Wenn am 21. März der geneigte Leser sich vor den roten Adler stellt, vor das Wirtshaus, und sich mit dem Gesicht gegen Sonnenaufgang kehrt, so ist der Kreis, den an selbigem Tag der rote Faden um die Erde zieht noch 1470 Stunden Wegs, oder 735 Meilen rechts hinaus von ihm entfernt, sein Pol aber, dem er am nächsten ist, ist 1230 Stunden oder 615 Meilen von ihm entfernt links hinaus. In solchem Standpunkt steht der geneigte Leser am 21. März. Aber schon am 22. legt sich der Faden nicht mehr ganz an das bewußte Kruzifix, und an seinen Anfang an, sondern er lauft etwas herwärts gegen uns daran vorbei, und so windet er sich von 24 Stunden zu 24 Stunden in einer Schraubenlinie fort, und kommt immer näher gegen uns bis zum 21. Juni, und ist alsdann gleichwohl noch nicht bei uns, sondern ist uns nur ungefähr um 705[22] Stunden, oder 352 1/2 Meile näher gekommen.

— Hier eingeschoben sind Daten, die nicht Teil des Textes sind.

<file path="config.mk">
export PLATFORM = sky130hd
export DESIGN_NAME = rsv_monitor
export DESIGN_NICKNAME = d
export VERILOG_FILES = /design/src/rtl/rsv_pkg.sv /design/src/rtl/rsv_align.sv /design/src/rtl/rsv_track.sv /design/src/rtl/rsv_judge.sv /design/src/rtl/rsv_monitor.sv
export SDC_FILE = /design/constraint.sdc
export NUM_CORES = 1
export LEC_CHECK = 0
export BUFFER_PORTS_ARGS = -buffer_cell sky130_fd_sc_hd__buf_2
export CORE_MARGIN = 4
export CORE_UTILIZATION = 42
export CTS_BUF_LIST = sky130_fd_sc_hd__clkbuf_4 sky130_fd_sc_hd__clkbuf_8 sky130_fd_sc_hd__clkbuf_16
export DETAILED_ROUTE_END_ITERATION = 6
export HOLD_SLACK_MARGIN = 0.03
export PLACE_DENSITY = 0.84
export SETUP_SLACK_MARGIN = 0.2
export SYNTH_ARGS = -nofsm -noshare
export SYNTH_HDL_FRONTEND = slang
export SYNTH_SLANG_ARGS = --single-unit
export TNS_END_PERCENT = 30
</file>
<file path="constraint.sdc">
create_clock -name clk -period 1.2 [get_ports clk]
set_input_delay 0.24 -clock clk [delete_from_list [all_inputs] [get_ports clk]]
set_output_delay 0.24 -clock clk [all_outputs]
set_load 0.02 [all_outputs]
</file>
<file path="src/rtl/rsv_pkg.sv">
package rsv_pkg;

  typedef struct packed {
    logic done;
    logic pass;
  } sc_result_t;

  function automatic int unsigned grain_lsb(input int unsigned grain_bytes);
    return (grain_bytes <= 1) ? 0 : $clog2(grain_bytes);
  endfunction

endpackage

</file>
<file path="src/rtl/rsv_align.sv">
module rsv_align #(
  parameter int unsigned ADDR_W = 40,
  parameter int unsigned LSB    = 6
) (
  input  logic [ADDR_W-1:0] addr_in,
  output logic [ADDR_W-1:0] addr_out
);

  generate
    if (LSB == 0) begin : g_pass
      assign addr_out = addr_in;
    end else begin : g_mask
      assign addr_out = {addr_in[ADDR_W-1:LSB], {LSB{1'b0}}};
    end
  endgenerate

endmodule

</file>
<file path="src/rtl/rsv_track.sv">
module rsv_track #(
  parameter int unsigned ADDR_W = 40,
  parameter int unsigned LSB    = 6
) (
  input  logic              clk,
  input  logic              rst,
  input  logic              lr_fire,
  input  logic [ADDR_W-1:0] lr_tag,
  input  logic              sc_fire,
  input  logic              kill,
  output logic              valid_q,
  output logic [ADDR_W-1:0] tag_q,
  output logic [ADDR_W-1:0] view_q
);

  localparam logic [ADDR_W-1:0] IDLE_ADDR = '1;

  logic              valid_d;
  logic [ADDR_W-1:0] tag_d;

  always_comb begin
    valid_d = valid_q;
    tag_d   = tag_q;
    if (kill || sc_fire) valid_d = 1'b0;
    if (lr_fire && !kill) begin
      valid_d = 1'b1;
      tag_d   = lr_tag;
    end
  end

  always_ff @(posedge clk) begin
    if (rst) begin
      valid_q <= 1'b0;
      tag_q   <= '0;
      view_q  <= IDLE_ADDR;
    end else begin
      valid_q <= valid_d;
      tag_q   <= tag_d;
      view_q  <= valid_d ? tag_d : IDLE_ADDR;
    end
  end

  assert_idle_ones_R10: assert property (@(posedge clk) disable iff (rst)
    !valid_q |-> (view_q == IDLE_ADDR));

  assert_kill_drops_R7: assert property (@(posedge clk) disable iff (rst)
    kill |=> !valid_q);

  assert_sc_ends_R5: assert property (@(posedge clk) disable iff (rst)
    (sc_fire && !lr_fire) |=> !valid_q);

  assert_lr_sets_R2: assert property (@(posedge clk) disable iff (rst)
    (lr_fire && !kill) |=> (valid_q && view_q == $past(lr_tag)));

endmodule

</file>
<file path="src/rtl/rsv_judge.sv">
module rsv_judge
  import rsv_pkg::*;
#(
  parameter int unsigned ADDR_W = 40
) (
  input  logic              clk,
  input  logic              rst,
  input  logic              sc_fire,
  input  logic [ADDR_W-1:0] sc_tag,
  input  logic              kill,
  input  logic              valid_q,
  input  logic [ADDR_W-1:0] tag_q,
  output sc_result_t        res_q
);

  sc_result_t res_d;

  always_comb begin
    res_d.done = sc_fire;
    res_d.pass = sc_fire && valid_q && !kill && (sc_tag == tag_q);
  end

  always_ff @(posedge clk) begin
    if (rst) res_q <= '0;
    else     res_q <= res_d;
  end

  assert_done_pulse_R11: assert property (@(posedge clk) disable iff (rst)
    sc_fire |=> res_q.done);

  assert_done_quiet_R11: assert property (@(posedge clk) disable iff (rst)
    !sc_fire |=> !res_q.done);

  assert_pass_in_done_R11: assert property (@(posedge clk) disable iff (rst)
    res_q.pass |-> res_q.done);

  assert_kill_fails_R8: assert property (@(posedge clk) disable iff (rst)
    (sc_fire && kill) |=> !res_q.pass);

  assert_nores_fails_R4: assert property (@(posedge clk) disable iff (rst)
    (sc_fire && !valid_q) |=> !res_q.pass);

endmodule

</file>
<file path="src/rtl/rsv_monitor.sv">
module rsv_monitor
  import rsv_pkg::*;
#(
  parameter int unsigned ADDR_W      = 40,
  parameter int unsigned GRAIN_BYTES = 64
) (
  input  logic              clk,
  input  logic              rst,
  input  logic              lr_fire,
  input  logic [ADDR_W-1:0] lr_addr,
  input  logic              sc_fire,
  input  logic [ADDR_W-1:0] sc_addr,
  input  logic              trap_kill,
  input  logic              ext_clear,
  output logic              sc_done,
  output logic              sc_pass,
  output logic [ADDR_W-1:0] resv_addr,
  output logic              resv_valid
);

  localparam int unsigned LSB = grain_lsb(GRAIN_BYTES);

  logic [ADDR_W-1:0] lr_tag, sc_tag, tag_q, view_q;
  logic              kill, valid_q;
  sc_result_t        res_q;

  assign kill = trap_kill | ext_clear;

  rsv_align #(.ADDR_W(ADDR_W), .LSB(LSB)) u_align_lr (
    .addr_in(lr_addr), .addr_out(lr_tag));

  rsv_align #(.ADDR_W(ADDR_W), .LSB(LSB)) u_align_sc (
    .addr_in(sc_addr), .addr_out(sc_tag));

  rsv_track #(.ADDR_W(ADDR_W), .LSB(LSB)) u_track (
    .clk(clk), .rst(rst), .lr_fire(lr_fire), .lr_tag(lr_tag),
    .sc_fire(sc_fire), .kill(kill),
    .valid_q(valid_q), .tag_q(tag_q), .view_q(view_q));

  rsv_judge #(.ADDR_W(ADDR_W)) u_judge (
    .clk(clk), .rst(rst), .sc_fire(sc_fire), .sc_tag(sc_tag),
    .kill(kill), .valid_q(valid_q), .tag_q(tag_q), .res_q(res_q));

  assign sc_done    = res_q.done;
  assign sc_pass    = res_q.pass;
  assign resv_addr  = view_q;
  assign resv_valid = valid_q;

  assert_clear_drops_R6: assert property (@(posedge clk) disable iff (rst)
    ext_clear |=> !resv_valid);

  assert_match_pass_R3: assert property (@(posedge clk) disable iff (rst)
    (sc_fire && !kill && resv_valid && sc_tag == resv_addr) |=> sc_pass);

endmodule

</file>
# After elaboration in Yosys (flattened, before gate mapping)
# Index checks and enable logic that the tools add are counted.
dict set report totals {
  register_bits 83
  out_inout_bits 43
  elab_cells 18
}
dict set report classes {
  bitwise_logic 2
  mux 3
  n_eq_ne 1
  reduce_logical 7
}
# operator count
set ops {}
lappend ops {{$eq A40 B40 Y1} 1}
lappend ops {{$mux W40} 1}
lappend ops {{$logic_and A1 B1 Y1} 4}
lappend ops {{$mux W1} 2}
lappend ops {{$reduce_or A2 Y1} 1}
lappend ops {{$logic_not A1 Y1} 1}
lappend ops {{$logic_or A1 B1 Y1} 1}
lappend ops {{$not A1 Y1} 1}
lappend ops {{$or A1 B1 Y1} 1}

# Logic depth before layout (Yosys ltp)
dict set report depth {
  depth_word 6
  mapped_depth 5
  depth_no_buf 4
}

# Cells and area by module
# From an unflattened synthesis, not the netlist that was laid out.
dict set report hier_totals {
  cells_unflattened 360
  area_unflattened_um2 3583.4
}
# module cells_each area_each_um2 n_inst
set by_module_without_submodules {}
lappend by_module_without_submodules {rsv_track 219 2448.6 1}
lappend by_module_without_submodules {rsv_align 41 304.0 2}
lappend by_module_without_submodules {rsv_judge 58 520.5 1}
lappend by_module_without_submodules {rsv_monitor 1 6.3 1}

# Least setup slack after synthesis
# OpenSTA, ideal clock, no wires.
dict set report synth_path {
  kind {register -> register}
  from {register u_track.valid_q}
  to {register u_track.view_q[10]}
  arrival_time_ps 1141
  synth_period_minus_slack_ps 1271
  path_slack_ps -71
  path_stages_with_launch 5
  t_required_ps 1071
  path_cell_list {dfxtp_1 -> a21oi_1 -> nor4_2 -> clkbuf_1 -> nand2_1}
}
dict set report synth_via {
  elab_chain_cells 4
}
# item line_no
set synth_rtl {}
lappend synth_rtl {{start, declared} rsv_track.sv:11} ;# output logic valid_q,
lappend synth_rtl {{start signal, assigned} rsv_track.sv:37} ;# valid_q <= valid_d;
lappend synth_rtl {{$mux W1} rsv_track.sv:24} ;# if (kill || sc_fire) valid_d = 1'b0;
lappend synth_rtl {{$mux W1} rsv_track.sv:25} ;# if (lr_fire && !kill) begin
lappend synth_rtl {{$not A1 Y1 (no source line)} -}
lappend synth_rtl {{$reduce_or A2 Y1 (no source line)} -}
lappend synth_rtl {{end signal, assigned} rsv_track.sv:39} ;# view_q <= valid_d ? tag_d : IDLE_ADDR;
lappend synth_rtl {{end, declared} rsv_track.sv:13} ;# output logic [ADDR_W-1:0] view_q
# Every way passes these cells.
# A chain may end at the register's enable or synchronous reset.

# Final worst setup path
dict set report layout_path {
  from {register u_track.tag_q[38]}
  to {register u_judge.res_q[0] (netlist name)}
}
dict set report layout_via {
  elab_chain_cells 2
}
# item line_no
set layout_rtl {}
lappend layout_rtl {{start, declared} rsv_track.sv:12} ;# output logic [ADDR_W-1:0] tag_q,
lappend layout_rtl {{start signal, assigned} rsv_track.sv:38} ;# tag_q <= tag_d;
lappend layout_rtl {{$eq A40 B40 Y1} rsv_judge.sv:20} ;# res_d.pass = sc_fire && valid_q && !kill && (sc_tag == tag_q);
lappend layout_rtl {{$logic_and A1 B1 Y1} rsv_judge.sv:20}
# Every way passes these cells.

==> results.yml <==
logic_synthesis:
  yosys_warnings: 0
  syn_avg_cell_area_um2: 10.5
  syn_nets: 359
  synth.distinct_cells: 21
  syn_inst: 273
  synth_seq_cells: 83
  syn_area_um2: 2870
  synth-seq-area-share_pct: 57.8
sta:
  fmaxAchievable_mhz: 753
  post-route-period-util_pct: 111
  slew_headroom_pct: 71.8
  rsz0062_at_grt: "true"
  setup_tns_ns: -0.127
  finalSetupViolCount: 1
  drv_slew: 0
  finalHoldViolCount: 0
  tightest_slew_ns: 0.417
  fin_ws_ns: -0.127
  whs_ns: 0.145
  skew_ns: 0.00721
  fin_crit_ns: 1.33
cts:
  cts_buffer_depth: 2
  clock_latency_ns: 0.34
  clkTransAtPathRegs_ns: 0.08
  cts_made_buffers: 9
  cts_tree: "yes"
  hold_buffers: 0
  clock-root-buffer: "clkbuf_8"
  cts_max_level: 3
  cts.sinks: 83
setup_path:
  rr_endpoint: "u_judge.res_q[0]"
  endpoint_kind: "flip-flop"
  rrSetupSlack_ns: -0.13
  startpoint: "u_track.tag_q[38]"
  startpoint_type: "flip-flop"
  cp.required_ns: 1.46
  r2r_start: "u_track.tag_q[38]"
  reg2reg_depth: 4
  cp_data_arrival_time_ns: 1.58
  cp_max_fo: 2
  endpoint: "u_judge.res_q[0]"
  worst-setup-path-type: "flip-flop to flip-flop"
final_layout:
  fillerInstances: 484
  drive_gt1_share_pct: 61.2
  final_common_cell: "buf_2"
  regArea_um2: 1720
  fin_area_um2: 4470
  antennaDiodeCount: 0
  multi_input_area_um2: 1390
  layout_common_cells: "buf_2 (73), buf_6 (45), dfxtp_2 (43), dfxtp_1 (39), nor2_1 (35)"
  layout.nets: 491
  syn_to_final_growth_pct: 55.7
power_and_ir_drop:
  leakagePower_nw: 2.07
  peakVddDrop_mv: 0.705
  power_density_nw_per_um2: 1200
outcome:
  violations: "setup timing"
  outcome: "complete, but fails checks"
drt:
  first_pass_iters: 4
  antenna_left: 0
  avgRoutedWirePerCell_um: 15.8
  drcViolationCount: 0
  drtIter0Drc: 53
  vias: 2343
  routed_wl_mm: 7.69
  vias_per_cell: 4.81
global_routing:
  met3_usage_pct: 4.50
  grt_usage_pct: 17.6
  grt_start_max_net_pins: 30
  gr-usage-met2_pct: 31.4
  grt_antenna_before_repair: 0
  use_met1_pct: 19.9
  grt_pass1_wl_mm: 11.5
  grt_pass1_vias: 2453
  top_usage_layer: "met2"
  gr-total-overflow: 0
placed_design:
  hpwlAfterDp_mm: 5.01
  gp_congestion: 0.745
  io_buffer_count: 116
  dpl_cell_area_um2: 3590
floorplanning:
  row_count: 29
  start_util_pct: 44.2
  core_area_um2: 6490
  io_pins: 129
  die_y_um: 90.7
  die_w_um: 90.7
  dieArea_um2: 8230
worst_hold_path:
  min_path_type: "input port to flip-flop"
flow_run:
  max_cap_violations: 0
[layout make-up]
class	count	area share [%]
Multi-Input combinational cell	177	31.1
Timing Repair Buffer	133	24.1
Tap cell	77	2.15
Sequential cell	83	38.4
Clock inverter	4	0.559
Inverter	1	0.0839
Clock buffer	12	3.55
[per-layer routing]
metal,part of all wire [%],vias to the layer above
li1,-,1151
met1,39,1100
met2,53,76
met3,5.9,16
met4,1.9,0
met5,0,-
[cell usage after synthesis]
cell type | instances | area (um2)
mux2i_1 | 34 | 340
nor2_2 | 2 | 12.5
buf_6 | 3 | 33.8
a21oi_1 | 1 | 5.00
nand2_1 | 47 | 176
clkbuf_1 | 4 | 15.0
and2_1 | 7 | 43.8
nand2_4 | 1 | 11.3
xnor2_1 | 2 | 17.5
nor3_1 | 1 | 5.00
buf_2 | 4 | 20.0
nand3_1 | 1 | 5.00
nor4_1 | 9 | 56.3
nor4b_1 | 1 | 8.76
nand4_1 | 2 | 12.5
buf_4 | 1 | 7.51
dfxtp_1 | 83 | 1660
inv_2 | 1 | 3.75
xor2_1 | 32 | 280
nor4_2 | 2 | 25.0
nor2_1 | 35 | 131
[worst max-delay path, stage by stage (launching register included)]
cell and delay, ns:
dfxtp_1 0.35, xor2_1 0.19, nor4_1 0.31, nand4_1 0.15
nor4_2 0.25
[state kept, by name, summed over array words and instances (netlist names)]
name             flops
u_track.tag_q       40
u_track.view_q      40
u_judge.res_q        2
u_track.valid_q      1
[kinds of logic after synthesis]
logic type      Yosys count  share of synthesized area, %
simple gates            108                          17.0
buf+inv                  13                          2.79
compound gates            1                         0.174
mux                      34                          11.8
flops                    83                          57.8
xor+xnor                 34                          10.4
[worst min path at each step]
stage                     depth (start not counted)        startpoint  slack [ns]                  to
after floorplan                                   2               rst        0.34  u_track.view_q[26]
after global placement                            2  u_track.tag_q[0]        0.45   u_track.view_q[0]
after detailed placement                          2  u_track.tag_q[1]        0.45   u_track.view_q[1]
after CTS                                         3       lr_addr[11]        0.12  u_track.view_q[11]
after global routing                              3        lr_addr[6]        0.14   u_track.view_q[6]
final                                             3        lr_addr[7]        0.15   u_track.view_q[7]
[per-stage QoR]
step                cells  total power, mW  setup slack, ns  utilization [%]
detailed placement    465             3.44           -0.244             55.3
global placement      465             3.43           -0.244             55.3
global route          487             5.58           -0.193             68.9
floorplan             273             3.20           0.0741                -
finish                487             5.38           -0.127             68.9
CTS                   481             5.32           -0.112             64.5
[power by group]
group          total (mW)  internal (mW)  switching, mW
Combinational       0.656          0.322          0.334
Clock                1.84          0.882          0.959
Sequential           2.89           2.84         0.0481
[repair_timing]
action                                  in CTS  in global routing
buffers inserted                             0                  3
cloned                                       0                  3
endpoints found under the setup margin      83                 85
gates resized for setup                    156                 56
pin swaps                                   13                  6
No activity file was read; power rests on OpenSTA's default activity.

Aber vom 21. Juni an kehrt der Faden in den nämlichen Windungen wieder zurück, immer weiter von uns weg, bis er ungefähr am 21. September in gleicher Entfernung von beiden Polen wieder satt an dem Kruzifix vorbeistreift. Von dieser Zeit an wendet er sich jenseits gegen den andern Pol immer weiter und weiter von uns weg bis ungefähr zum 21. Dezember, wo er 1440 Stunden weit, rechts hinaus von uns entfernt ist, kehrt alsdann ebenso zurück, und trifft am 21. März wieder richtig bei dem Kruzifix ein. Aber bis zu uns kommt er nie, weil wir so weit von ihm weg wohnen, hinaus gegen den Pol.
Aus dieser figürlichen Vorstellung ist nun zu erkennen, was zwar der geneigte Leser schon weiß, daß er während des Kreislaufs der Erde nicht immer in der nämlichen Richtung gegen die Sonne bleiben könne, aber die Astronomen haben daraus berechnet, in welcher schiefen Linie die Erde binnen Jahresfrist die Sonne umlaufen muß, damit diese Veränderungen und die 4 Jahreszeiten zustande kommen.
Der Frühling beginnt um den 21. März, wann der rote Faden gerade auf das Kruzifix herabreicht.